Will I go blind from glaucoma?
If left untreated, glaucoma will eventually lead to blindness. Glaucoma is the second leading cause of blindness in the United States, trailing only macular degeneration. However, treatment with Dr. Russell and our team at Infinity Vision can lower the pressure in the eye and stem vision loss. Still, even with treatment, about 15 percent of people with glaucoma become blind in at least one eye.
Treatment for Glaucoma
- Eye drops are used to reduce fluid production in the front of the eye or to help drain excess fluid but can lead to redness, stinging, irritation or blurry vision. Patients should tell their doctor about any allergies they have to minimize the risk of side effects.
- Laser surgery for glaucoma aims to increase the outflow of fluid from the eye or eliminate fluid blockages through laser trabeculoplasty (SLT / ALT), iridotomy or cyclophotocoagulation.

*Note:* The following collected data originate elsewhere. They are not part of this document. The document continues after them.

**src/rtl/log_offset_lut_pipe.sv**
```systemverilog
// Purpose : per-lane lookup of log offsets from a small writable register table.
// Latency : 2 cycles from request acceptance to out_valid; one result per cycle.
// Backpr. : out_ready=0 with a result held stalls both stages; in_ready drops only then.
//
// Ports
//   clk, rst_n              rising-edge clock, asynchronous active-low reset
//   in_valid/in_ready       request handshake, in_idx = LANES packed IDX_W indices
//   out_valid/out_ready     result handshake, out_data = LANES packed DATA_W entries
//   wr_en/wr_addr/wr_data   table write port, commits on any edge with wr_en=1
//   lookup_cnt              wrapping count of delivered results
//
// Optional build macro: LOG_OFFSET_WR_BYPASS_EN -- forward a same-edge table write
// to any lane whose S1 index matches the write address.
module log_offset_lut_pipe #(
  parameter int                IDX_W       = 4,
  parameter int                DATA_W      = 24,
  parameter int                LANES       = 1,
  parameter logic [DATA_W-1:0] DEFAULT_VAL = DATA_W'(24'h100100)
) (
  input  logic                      clk,
  input  logic                      rst_n,
  input  logic                      in_valid,
  output logic                      in_ready,
  input  logic [LANES*IDX_W-1:0]    in_idx,
  output logic                      out_valid,
  input  logic                      out_ready,
  output logic [LANES*DATA_W-1:0]   out_data,
  input  logic                      wr_en,
  input  logic [IDX_W-1:0]          wr_addr,
  input  logic [DATA_W-1:0]         wr_data,
  output logic [15:0]               lookup_cnt
);

  localparam int DEPTH = 2**IDX_W;

  logic [DATA_W-1:0]       lut_q [DEPTH];
  logic                    s1_valid;
  logic [LANES*IDX_W-1:0]  s1_idx;
  logic                    s2_valid;
  logic [LANES*DATA_W-1:0] s2_data;
  logic [LANES*DATA_W-1:0] s2_next;
  logic                    advance;

  // The whole pipe moves as one unit whenever the output slot is free or draining.
  assign advance   = !s2_valid || out_ready;
  assign in_ready  = advance;
  assign out_valid = s2_valid;
  assign out_data  = s2_data;

  // Table: entries 0 and 1 come up as zero, the rest as DEFAULT_VAL.
  always_ff @(posedge clk or negedge rst_n) begin
    if (!rst_n) begin
      for (int i = 0; i < DEPTH; i++) begin
        lut_q[i] <= (i < 2) ? '0 : DEFAULT_VAL;
      end
    end else if (wr_en) begin
      lut_q[wr_addr] <= wr_data;
    end
  end

  // Per-lane read of the S1 index. lut_q holds the pre-write value on the
  // edge a write commits, so without forwarding the older entry is seen.
  always_comb begin
    s2_next = '0;
    for (int k = 0; k < LANES; k++) begin
      s2_next[k*DATA_W +: DATA_W] = lut_q[s1_idx[k*IDX_W +: IDX_W]];
`ifdef LOG_OFFSET_WR_BYPASS_EN
      if (wr_en && (wr_addr == s1_idx[k*IDX_W +: IDX_W])) begin
        s2_next[k*DATA_W +: DATA_W] = wr_data;
      end
`endif
    end
  end

  always_ff @(posedge clk or negedge rst_n) begin
    if (!rst_n) begin
      s1_valid <= 1'b0;
      s1_idx   <= '0;
      s2_valid <= 1'b0;
      s2_data  <= '0;
    end else if (advance) begin
      s2_valid <= s1_valid;
      s2_data  <= s2_next;
      s1_valid <= in_valid;
      s1_idx   <= in_idx;
    end
  end

  always_ff @(posedge clk or negedge rst_n) begin
    if (!rst_n) begin
      lookup_cnt <= 16'd0;
    end else if (s2_valid && out_ready) begin
      lookup_cnt <= lookup_cnt + 16'd1;
    end
  end

endmodule
```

- Microsurgery involves a surgical procedure called a trabeculectomy, which creates a new channel to drain fluid from the eye and reduce the pressure that causes glaucoma. Surgery is often performed after medication and laser procedures have failed. Trabeculectomy can now be performed more precisely with the use of a stent called an ExPress Mini Shunt. This mini shunt standardizes the flow of fluid out of the eye and decreases the side effects of glaucoma surgery.
Can glaucoma be prevented?
Unfortunately, there isn’t a way to prevent glaucoma. But you can prevent significant damage to your vision through regular eye exams and early treatment. That’s the evil thing about glaucoma — in its most prevalent form, primary open-angle glaucoma, there are no symptoms and vision loss is slow and progressive. The first vision loss will usually occur in the peripheral vision.
But during your regular eye exams with us at Infinity Vision, we can spot glaucoma early and we can work to keep the pressure from building in the eye and damaging the optic nerve. Early diagnosis is key to preventing damage to your vision.